Even if protobuf isn't your preferred serializer, having any tight binary format be the standard across the ecosystem is miles better than everything slinging JSON around.

Lord knows how much energy we are wasting turning binary data into human readable text that no human will ever look at before it's parsed back into binary.


Performance aside, it's also really nice how a protobuf spec tells you what data structure to expect ahead of time for an API.


The number of APIs with a single JSON example as the only documentation is... unfortunate. Especially if you want to know if a field is nullable.

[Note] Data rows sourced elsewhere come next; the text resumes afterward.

===== src/rtl/timer_event_queue_unit_defines.svh =====
// ----------------------------------------------------------------------------
// timer_event_queue_unit_defines.svh
// Assertion macros for the timer event queue top-level RTL.
// ----------------------------------------------------------------------------
`ifndef TIMER_EVENT_QUEUE_UNIT_DEFINES_SVH
`define TIMER_EVENT_QUEUE_UNIT_DEFINES_SVH

// same-cycle implication, sampled on clk_i, off during reset
`define TEQ_ASSERT_IMPL(lbl, ante, cons) \
  lbl: assert property (@(posedge clk_i) disable iff (!rst_ni) (ante) |-> (cons)) \
    else $error("timer event queue check failed");

// next-cycle implication, sampled on clk_i, off during reset
`define TEQ_ASSERT_NEXT(lbl, ante, cons) \
  lbl: assert property (@(posedge clk_i) disable iff (!rst_ni) (ante) |=> (cons)) \
    else $error("timer event queue check failed");

`endif


===== src/rtl/teq_pkg.sv =====
// ----------------------------------------------------------------------------
// teq_pkg
// Types and codes shared by the timer event queue modules.
// ----------------------------------------------------------------------------
package teq_pkg;

  typedef logic [15:0] code_t;
  typedef logic [4:0]  qcnt_t;
  typedef logic [3:0]  tcnt_t;

  // request operation codes
  typedef enum logic [2:0] {
    OP_TICK   = 3'd0,
    OP_POST   = 3'd1,
    OP_POP    = 3'd2,
    OP_ADD    = 3'd3,
    OP_CANCEL = 3'd4
  } op_e;

  // request payload
  typedef struct packed {
    logic [2:0] operation;
    code_t      event_code;
    logic       periodic;
    code_t      period;
  } teq_req_t;

  // result payload
  typedef struct packed {
    logic  accepted;
    logic  event_valid;
    code_t popped_code;
    qcnt_t queue_count;
    logic  queue_full;
    tcnt_t timer_count;
  } teq_rsp_t;

  // one timer table entry as stored in memory
  typedef struct packed {
    code_t event_code;
    code_t remaining;
    code_t reload;
    logic  periodic;
  } teq_timer_t;

  // finished request from the sequencer
  typedef struct packed {
    logic     done;
    teq_rsp_t rsp;
  } teq_fin_t;

  // sequencer states
  typedef enum logic [2:0] {
    ST_IDLE,
    ST_POP,
    ST_PSCAN,
    ST_WEX,
    ST_WWB,
    ST_RESP
  } state_e;

endpackage


===== src/rtl/teq_ram.sv =====
// ----------------------------------------------------------------------------
// teq_ram
// Generic single-write, single-read RAM with registered read data.
// ----------------------------------------------------------------------------
module teq_ram #(
  parameter int Width = 16,
  parameter int Depth = 16
) (
  input  logic                                      clk_i,
  input  logic                                      we_i,
  input  logic [((Depth > 1) ? $clog2(Depth) : 1)-1:0] waddr_i,
  input  logic [Width-1:0]                          wdata_i,
  input  logic                                      re_i,
  input  logic [((Depth > 1) ? $clog2(Depth) : 1)-1:0] raddr_i,
  output logic [Width-1:0]                          rdata_o
);

  logic [Width-1:0] mem_q [Depth];
  logic [Width-1:0] rdata_q;

  // write port
  always_ff @(posedge clk_i) begin
    if (we_i) begin
      mem_q[waddr_i] <= wdata_i;
    end
  end

  // registered read port
  always_ff @(posedge clk_i) begin
    if (re_i) begin
      rdata_q <= mem_q[raddr_i];
    end
  end

  assign rdata_o = rdata_q;

endmodule


===== src/rtl/teq_ctrl.sv =====
// ----------------------------------------------------------------------------
// teq_ctrl
// Sequencer for the event ring and timer table: duplicate scan on post,
// read-modify-write walk of the timer slots on tick and cancel.
// ----------------------------------------------------------------------------
module teq_ctrl #(
  parameter int EVENT_DEPTH = 16,
  parameter int TIMER_SLOTS = 8,
  localparam int QAW = (EVENT_DEPTH > 1) ? $clog2(EVENT_DEPTH) : 1,
  localparam int TAW = (TIMER_SLOTS > 1) ? $clog2(TIMER_SLOTS) : 1
) (
  input  logic                clk_i,
  input  logic                rst_ni,
  input  logic                start_i,
  input  teq_pkg::teq_req_t   req_i,
  output logic                busy_o,
  output teq_pkg::teq_fin_t   fin_o,
  // event ring memory
  output logic                ring_we_o,
  output logic [QAW-1:0]      ring_waddr_o,
  output teq_pkg::code_t      ring_wdata_o,
  output logic                ring_re_o,
  output logic [QAW-1:0]      ring_raddr_o,
  input  teq_pkg::code_t      ring_rdata_i,
  // timer table memory
  output logic                timer_we_o,
  output logic [TAW-1:0]      timer_waddr_o,
  output teq_pkg::teq_timer_t timer_wdata_o,
  output logic                timer_re_o,
  output logic [TAW-1:0]      timer_raddr_o,
  input  teq_pkg::teq_timer_t timer_rdata_i
);

  localparam int QCW = $clog2(EVENT_DEPTH + 1);
  localparam int TCW = $clog2(TIMER_SLOTS + 1);
  localparam logic [QAW-1:0] QLast  = QAW'(EVENT_DEPTH - 1);
  localparam logic [QCW-1:0] QDepth = QCW'(EVENT_DEPTH);
  localparam logic [TCW-1:0] TSlots = TCW'(TIMER_SLOTS);

  teq_pkg::state_e     state_q, state_d;
  logic [QAW-1:0]      head_q, head_d, tail_q, tail_d, scan_q, scan_d;
  logic                full_q, full_d;
  logic [TCW-1:0]      used_q, used_d, r_q, r_d, w_q, w_d;
  logic [QCW-1:0]      left_q, left_d;
  logic                rd_vld_q, rd_vld_d;
  logic                acc_q, acc_d, vld_q, vld_d, tick_q, tick_d, keep_q, keep_d;
  teq_pkg::code_t      popped_q, popped_d, code_q, code_d;
  teq_pkg::teq_timer_t cur_q, cur_d;

  logic                accept, q_empty, expire, keep_now, adv_keep, advance;
  logic                more, dup, scan_end, add_ok;
  logic [QAW-1:0]      head_nxt, tail_nxt;
  logic [QCW-1:0]      qlen;
  logic [TCW-1:0]      r_nxt, w_adv;
  teq_pkg::code_t      rem_dec;
  teq_pkg::teq_timer_t ent, ent_upd, adv_ent;

  function automatic logic [QAW-1:0] ring_next(input logic [QAW-1:0] p);
    return (p == QLast) ? '0 : p + 1'b1;
  endfunction

  // queue status
  assign accept   = start_i && (state_q == teq_pkg::ST_IDLE);
  assign q_empty  = !full_q && (head_q == tail_q);
  assign head_nxt = ring_next(head_q);
  assign tail_nxt = ring_next(tail_q);

  always_comb begin
    if (full_q) begin
      qlen = QDepth;
    end else if (tail_q >= head_q) begin
      qlen = QCW'(tail_q) - QCW'(head_q);
    end else begin
      qlen = QDepth - QCW'(head_q) + QCW'(tail_q);
    end
  end

  // timer entry update during the slot walk
  assign ent     = timer_rdata_i;
  assign rem_dec = ent.remaining - 16'd1;
  assign expire  = tick_q && (rem_dec == '0);

  always_comb begin
    ent_upd = ent;
    if (tick_q) begin
      ent_upd.remaining = expire ? ent.reload : rem_dec;
    end
  end

  assign keep_now = tick_q ? 1'b1 : (ent.event_code != code_q);
  assign advance  = ((state_q == teq_pkg::ST_WEX) && !expire) || (state_q == teq_pkg::ST_WWB);
  assign adv_ent  = (state_q == teq_pkg::ST_WWB) ? cur_q : ent_upd;
  assign adv_keep = (state_q == teq_pkg::ST_WWB) ? keep_q : keep_now;
  assign r_nxt    = r_q + 1'b1;
  assign more     = r_nxt < used_q;
  assign w_adv    = adv_keep ? w_q + 1'b1 : w_q;

  // duplicate scan and add checks
  assign dup      = rd_vld_q && (ring_rdata_i == code_q);
  assign scan_end = (left_q == '0);
  assign add_ok   = (req_i.period != '0) && (used_q < TSlots);

  // next state
  always_comb begin
    state_d = state_q;
    unique case (state_q)
      teq_pkg::ST_IDLE: begin
        if (accept) begin
          unique case (req_i.operation)
            teq_pkg::OP_TICK, teq_pkg::OP_CANCEL: begin
              state_d = (used_q != '0) ? teq_pkg::ST_WEX : teq_pkg::ST_RESP;
            end
            teq_pkg::OP_POST: state_d = full_q ? teq_pkg::ST_RESP : teq_pkg::ST_PSCAN;
            teq_pkg::OP_POP:  state_d = q_empty ? teq_pkg::ST_RESP : teq_pkg::ST_POP;
            default:          state_d = teq_pkg::ST_RESP;
          endcase
        end
      end
      teq_pkg::ST_WEX: begin
        if (expire) begin
          state_d = full_q ? teq_pkg::ST_WWB : teq_pkg::ST_PSCAN;
        end else begin
          state_d = more ? teq_pkg::ST_WEX : teq_pkg::ST_RESP;
        end
      end
      teq_pkg::ST_WWB: state_d = more ? teq_pkg::ST_WEX : teq_pkg::ST_RESP;
      teq_pkg::ST_PSCAN: begin
        if (dup || scan_end) begin
          state_d = tick_q ? teq_pkg::ST_WWB : teq_pkg::ST_RESP;
        end
      end
      teq_pkg::ST_POP:  state_d = teq_pkg::ST_RESP;
      teq_pkg::ST_RESP: state_d = teq_pkg::ST_IDLE;
      default:          state_d = teq_pkg::ST_IDLE;
    endcase
  end

  // datapath, memory controls and outputs
  always_comb begin
    head_d   = head_q;
    tail_d   = tail_q;
    full_d   = full_q;
    used_d   = used_q;
    scan_d   = scan_q;
    left_d   = left_q;
    rd_vld_d = 1'b0;
    r_d      = r_q;
    w_d      = w_q;
    acc_d    = acc_q;
    vld_d    = vld_q;
    popped_d = popped_q;
    code_d   = code_q;
    tick_d   = tick_q;
    cur_d    = cur_q;
    keep_d   = keep_q;

    ring_we_o     = 1'b0;
    ring_waddr_o  = tail_q;
    ring_wdata_o  = code_q;
    ring_re_o     = 1'b0;
    ring_raddr_o  = scan_q;
    timer_we_o    = 1'b0;
    timer_waddr_o = w_q[TAW-1:0];
    timer_wdata_o = adv_ent;
    timer_re_o    = 1'b0;
    timer_raddr_o = r_nxt[TAW-1:0];

    unique case (state_q)
      teq_pkg::ST_IDLE: begin
        if (accept) begin
          acc_d    = 1'b0;
          vld_d    = 1'b0;
          popped_d = '0;
          code_d   = req_i.event_code;
          tick_d   = (req_i.operation == teq_pkg::OP_TICK);
          r_d      = '0;
          w_d      = '0;
          unique case (req_i.operation)
            teq_pkg::OP_TICK, teq_pkg::OP_CANCEL: begin
              if (used_q != '0) begin
                timer_re_o    = 1'b1;
                timer_raddr_o = '0;
              end
            end
            teq_pkg::OP_POST: begin
              scan_d = head_q;
              left_d = qlen;
            end
            teq_pkg::OP_POP: begin
              if (!q_empty) begin
                ring_re_o    = 1'b1;
                ring_raddr_o = head_q;
              end
            end
            teq_pkg::OP_ADD: begin
              if (add_ok) begin
                timer_we_o               = 1'b1;
                timer_waddr_o            = used_q[TAW-1:0];
                timer_wdata_o.event_code = req_i.event_code;
                timer_wdata_o.remaining  = req_i.period;
                timer_wdata_o.reload     = req_i.period;
                timer_wdata_o.periodic   = req_i.periodic;
                used_d                   = used_q + 1'b1;
                acc_d                    = 1'b1;
              end
            end
            default: ;
          endcase
        end
      end
      teq_pkg::ST_WEX: begin
        // expiring timer posts its code, unless the queue is full or holds it, before the slot is written back
        if (expire) begin
          code_d = ent.event_code;
          cur_d  = ent_upd;
          keep_d = ent.periodic;
          scan_d = head_q;
          left_d = qlen;
        end
      end
      teq_pkg::ST_PSCAN: begin
        if (dup) begin
          // same code already queued, drop the post
        end else if (scan_end) begin
          ring_we_o = 1'b1;
          tail_d    = tail_nxt;
          full_d    = (tail_nxt == head_q);
          if (!tick_q) begin
            acc_d = 1'b1;
          end
        end else begin
          ring_re_o = 1'b1;
          scan_d    = ring_next(scan_q);
          left_d    = left_q - 1'b1;
          rd_vld_d  = 1'b1;
        end
      end
      teq_pkg::ST_POP: begin
        popped_d = ring_rdata_i;
        head_d   = head_nxt;
        full_d   = 1'b0;
        acc_d    = 1'b1;
        vld_d    = 1'b1;
      end
      default: ;
    endcase

    // slot walk step: compact kept entries downward, fetch the next slot
    if (advance) begin
      timer_we_o = adv_keep;
      w_d        = w_adv;
      r_d        = r_nxt;
      if (!tick_q && !adv_keep) begin
        acc_d = 1'b1;
      end
      if (more) begin
        timer_re_o = 1'b1;
      end else begin
        used_d = w_adv;
      end
    end

    busy_o                      = (state_q != teq_pkg::ST_IDLE);
    fin_o.done                  = (state_q == teq_pkg::ST_RESP);
    fin_o.rsp.accepted          = acc_q;
    fin_o.rsp.event_valid       = vld_q;
    fin_o.rsp.popped_code       = popped_q;
    fin_o.rsp.queue_count       = teq_pkg::qcnt_t'(qlen);
    fin_o.rsp.queue_full        = full_q;
    fin_o.rsp.timer_count       = teq_pkg::tcnt_t'(used_q);
  end

  // control state
  always_ff @(posedge clk_i or negedge rst_ni) begin
    if (!rst_ni) begin
      state_q  <= teq_pkg::ST_IDLE;
      head_q   <= '0;
      tail_q   <= '0;
      full_q   <= 1'b0;
      used_q   <= '0;
      rd_vld_q <= 1'b0;
    end else begin
      state_q  <= state_d;
      head_q   <= head_d;
      tail_q   <= tail_d;
      full_q   <= full_d;
      used_q   <= used_d;
      rd_vld_q <= rd_vld_d;
    end
  end

  // working registers
  always_ff @(posedge clk_i) begin
    scan_q   <= scan_d;
    left_q   <= left_d;
    r_q      <= r_d;
    w_q      <= w_d;
    acc_q    <= acc_d;
    vld_q    <= vld_d;
    popped_q <= popped_d;
    code_q   <= code_d;
    tick_q   <= tick_d;
    cur_q    <= cur_d;
    keep_q   <= keep_d;
  end

endmodule


===== src/rtl/timer_event_queue_unit.sv =====
// ----------------------------------------------------------------------------
// timer_event_queue_unit
// Event code ring queue with a table of one-shot and periodic timers.
//
//   channel   signals                  direction  handshake
//   request   start, req_i, busy       in         start && !busy
//   result    done_o, rsp_o            out        done_o, one cycle, no stall
//
// Add and empty pop need no memory walk, and pop reads one ring entry; post
// scans the queued events, tick and cancel walk the timers in use, and each
// timer that expires posts its code with a scan of the queue. Posts to a full
// queue skip the scan. Request time is set by the one read port of each
// memory: the duplicate scan reads one ring entry a cycle and the slot walk
// reads one timer entry a cycle, paused while an expiring timer posts.
// Reset clears the ring pointers, full flag and timer count; memory contents
// are left as they are and need no clearing pass.
// A new request is taken in the cycle its predecessor's result is shown.
// ----------------------------------------------------------------------------
`include "timer_event_queue_unit_defines.svh"

module timer_event_queue_unit #(
  parameter int EVENT_DEPTH = 16,
  parameter int TIMER_SLOTS = 8
) (
  input  logic              clk_i,
  input  logic              rst_ni,
  input  logic              start,
  input  teq_pkg::teq_req_t req_i,
  output logic              busy,
  output logic              done_o,
  output teq_pkg::teq_rsp_t rsp_o
);

  localparam int QAW = (EVENT_DEPTH > 1) ? $clog2(EVENT_DEPTH) : 1;
  localparam int TAW = (TIMER_SLOTS > 1) ? $clog2(TIMER_SLOTS) : 1;
  localparam teq_pkg::qcnt_t QFull = teq_pkg::qcnt_t'(EVENT_DEPTH);

  logic                ring_we, ring_re, timer_we, timer_re;
  logic [QAW-1:0]      ring_waddr, ring_raddr;
  logic [TAW-1:0]      timer_waddr, timer_raddr;
  teq_pkg::code_t      ring_wdata, ring_rdata;
  teq_pkg::teq_timer_t timer_wdata, timer_rdata;
  teq_pkg::teq_fin_t   fin;
  logic                done_q;
  teq_pkg::teq_rsp_t   rsp_q;

  // sequencer
  teq_ctrl #(
    .EVENT_DEPTH (EVENT_DEPTH),
    .TIMER_SLOTS (TIMER_SLOTS)
  ) u_ctrl (
    .clk_i         (clk_i),
    .rst_ni        (rst_ni),
    .start_i       (start),
    .req_i         (req_i),
    .busy_o        (busy),
    .fin_o         (fin),
    .ring_we_o     (ring_we),
    .ring_waddr_o  (ring_waddr),
    .ring_wdata_o  (ring_wdata),
    .ring_re_o     (ring_re),
    .ring_raddr_o  (ring_raddr),
    .ring_rdata_i  (ring_rdata),
    .timer_we_o    (timer_we),
    .timer_waddr_o (timer_waddr),
    .timer_wdata_o (timer_wdata),
    .timer_re_o    (timer_re),
    .timer_raddr_o (timer_raddr),
    .timer_rdata_i (timer_rdata)
  );

  // event ring storage
  teq_ram #(
    .Width ($bits(teq_pkg::code_t)),
    .Depth (EVENT_DEPTH)
  ) u_ring_ram (
    .clk_i   (clk_i),
    .we_i    (ring_we),
    .waddr_i (ring_waddr),
    .wdata_i (ring_wdata),
    .re_i    (ring_re),
    .raddr_i (ring_raddr),
    .rdata_o (ring_rdata)
  );

  // timer table storage
  teq_ram #(
    .Width ($bits(teq_pkg::teq_timer_t)),
    .Depth (TIMER_SLOTS)
  ) u_timer_ram (
    .clk_i   (clk_i),
    .we_i    (timer_we),
    .waddr_i (timer_waddr),
    .wdata_i (timer_wdata),
    .re_i    (timer_re),
    .raddr_i (timer_raddr),
    .rdata_o (timer_rdata)
  );

  // result register
  always_ff @(posedge clk_i or negedge rst_ni) begin
    if (!rst_ni) begin
      done_q <= 1'b0;
    end else begin
      done_q <= fin.done;
    end
  end

  always_ff @(posedge clk_i) begin
    if (fin.done) begin
      rsp_q <= fin.rsp;
    end
  end

  assign done_o = done_q;
  assign rsp_o  = rsp_q;

  // checks
  `TEQ_ASSERT_NEXT(a_done_single, done_o, !done_o)
  `TEQ_ASSERT_NEXT(a_busy_on_request, start && !busy, busy)
  `TEQ_ASSERT_IMPL(a_done_on_finish, $fell(busy), done_o)
  `TEQ_ASSERT_IMPL(a_full_count, done_o && rsp_o.queue_full, rsp_o.queue_count == QFull)

endmodule


===== config.mk =====
export PLATFORM = sky130hd
export DESIGN_NAME = timer_event_queue_unit
export DESIGN_NICKNAME = d
export VERILOG_FILES = /design/src/rtl/teq_pkg.sv /design/src/rtl/teq_ram.sv /design/src/rtl/teq_ctrl.sv /design/src/rtl/timer_event_queue_unit.sv
export VERILOG_INCLUDE_DIRS = /design/src /design/src/rtl
export SDC_FILE = /design/constraint.sdc
export NUM_CORES = 1
export LEC_CHECK = 0
export BUFFER_PORTS_ARGS = -buffer_cell sky130_fd_sc_hd__buf_2
export CAP_MARGIN = 25
export CORE_MARGIN = 8
export CORE_UTILIZATION = 56
export CTS_CLUSTER_DIAMETER = 120
export CTS_CLUSTER_SIZE = 20
export DETAILED_ROUTE_END_ITERATION = 16
export PLACE_DENSITY_LB_ADDON = 0.2
export SKIP_CTS_REPAIR_TIMING = 1
export SLEW_MARGIN = 40
export SYNTH_ARGS = -nofsm -noshare
export SYNTH_HDL_FRONTEND = slang
export SYNTH_SLANG_ARGS = --single-unit

===== constraint.sdc =====
create_clock -name clk_i -period 4.6 [get_ports clk_i]
set_clock_uncertainty 0.15 [all_clocks]
set_input_delay 0.92 -clock clk_i [delete_from_list [all_inputs] [get_ports clk_i]]
set_output_delay 0.92 -clock clk_i [all_outputs]
set_load 0.1 [all_outputs]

Taking this a bit further, it's surprising how many companies sell API as a service but provide minimal support for that API, publishing like 1 client/sdk (and often not in the language you need, lol).

Just mindblowing that companies don't adopt a schema-first approach to appeal to a broader customer base. I've lost count of the number of hnd rolled clients I've had to write over the years.

It gets even better if the API itself is backed by some RPC framework. With that, users can simply generate a client and get going.

It feels like we can do better as an industry, this cracked me up because it's so true.

"a single JSON example as the only documentation is... unfortunate"


Funny you should mention nullability. That was a big debate in proto2 vs proto3.


XDR was already a core part of NFS. And then there was a DEC alternative also.


It's simple, lightweight, safe serialization. If you need to convert data structures to bytes, you're going to use protobuf or something comparable.


golang is a Google technology, so protobuf is going to be there, right? Moreover golang is compiled and protobuf interoperates best with compiled languages.

Now just wait for golang packages that have conflicting editions requirements!


Because the same group in google developed both, indeed.

They were developed as a microservice high-performance lang, compiler, and serialization protocol in the same meetings.


Where are you getting this nonsense from, and if you're just speculating, why are you stating it with such confidence as a fact? Protobufs predate Go by more than half a decade, and there is no overlap between the authors.


Per multiple sources, including the team currently maintaining the Protobuf toolchain within Google, proto3 was largely designed by Rob Pike. Of course the Protobuf wire format is quite a bit older, but some aspects of proto3 and Go's shared semantics (like implicit zero values) do seem to have come from the same mind.


That's a much smaller claim, proto3 schemas are a fairly minor evolution over proto2 schemas, mostly removing features. My impression was always that it was either removing things that were expensive to support in Javascript, impossible to serialize to idiomatic JSON, or that the team thought were misfeatures that nobody should ever use. That's a far cry from the original claim that Go and protobufs were co-designed "in the same meetings".

But even that limited claim is kind of hard to believe. Can you link to one of those multiple sources making that claim?


proto1 was designed by Sanjay and Jeff, proto2 by Kenton Varda (who later designed Cap'n'Proto), proto3 I can't remember who but I never heard Rob Pike being credited with this. He did write the very first Go proto binding package though and a separate serialization package called gob with a totally separate rpc library.


"i came up with the term 'protobuf', and go was not what i had in mind" -rob pike



You WILL accept The One Right Way to write code and serialize data! -rob pike

Do wake me when they get around to adding the 'high performance' lang part though. Wild how all this ecosystem junk originates from a few early Googlers' fear of learning beautiful C.


Just for posterity, I actually agree with you, and was representing the history of our situation. Not my own opinions. “High performance” absolutely means “buzzword.”

I can attest that the intentions were good, and it’s another tool in our toolbox. A good one, but not the silver bullet sometimes some said.


Because it's useful? What do you propose instead?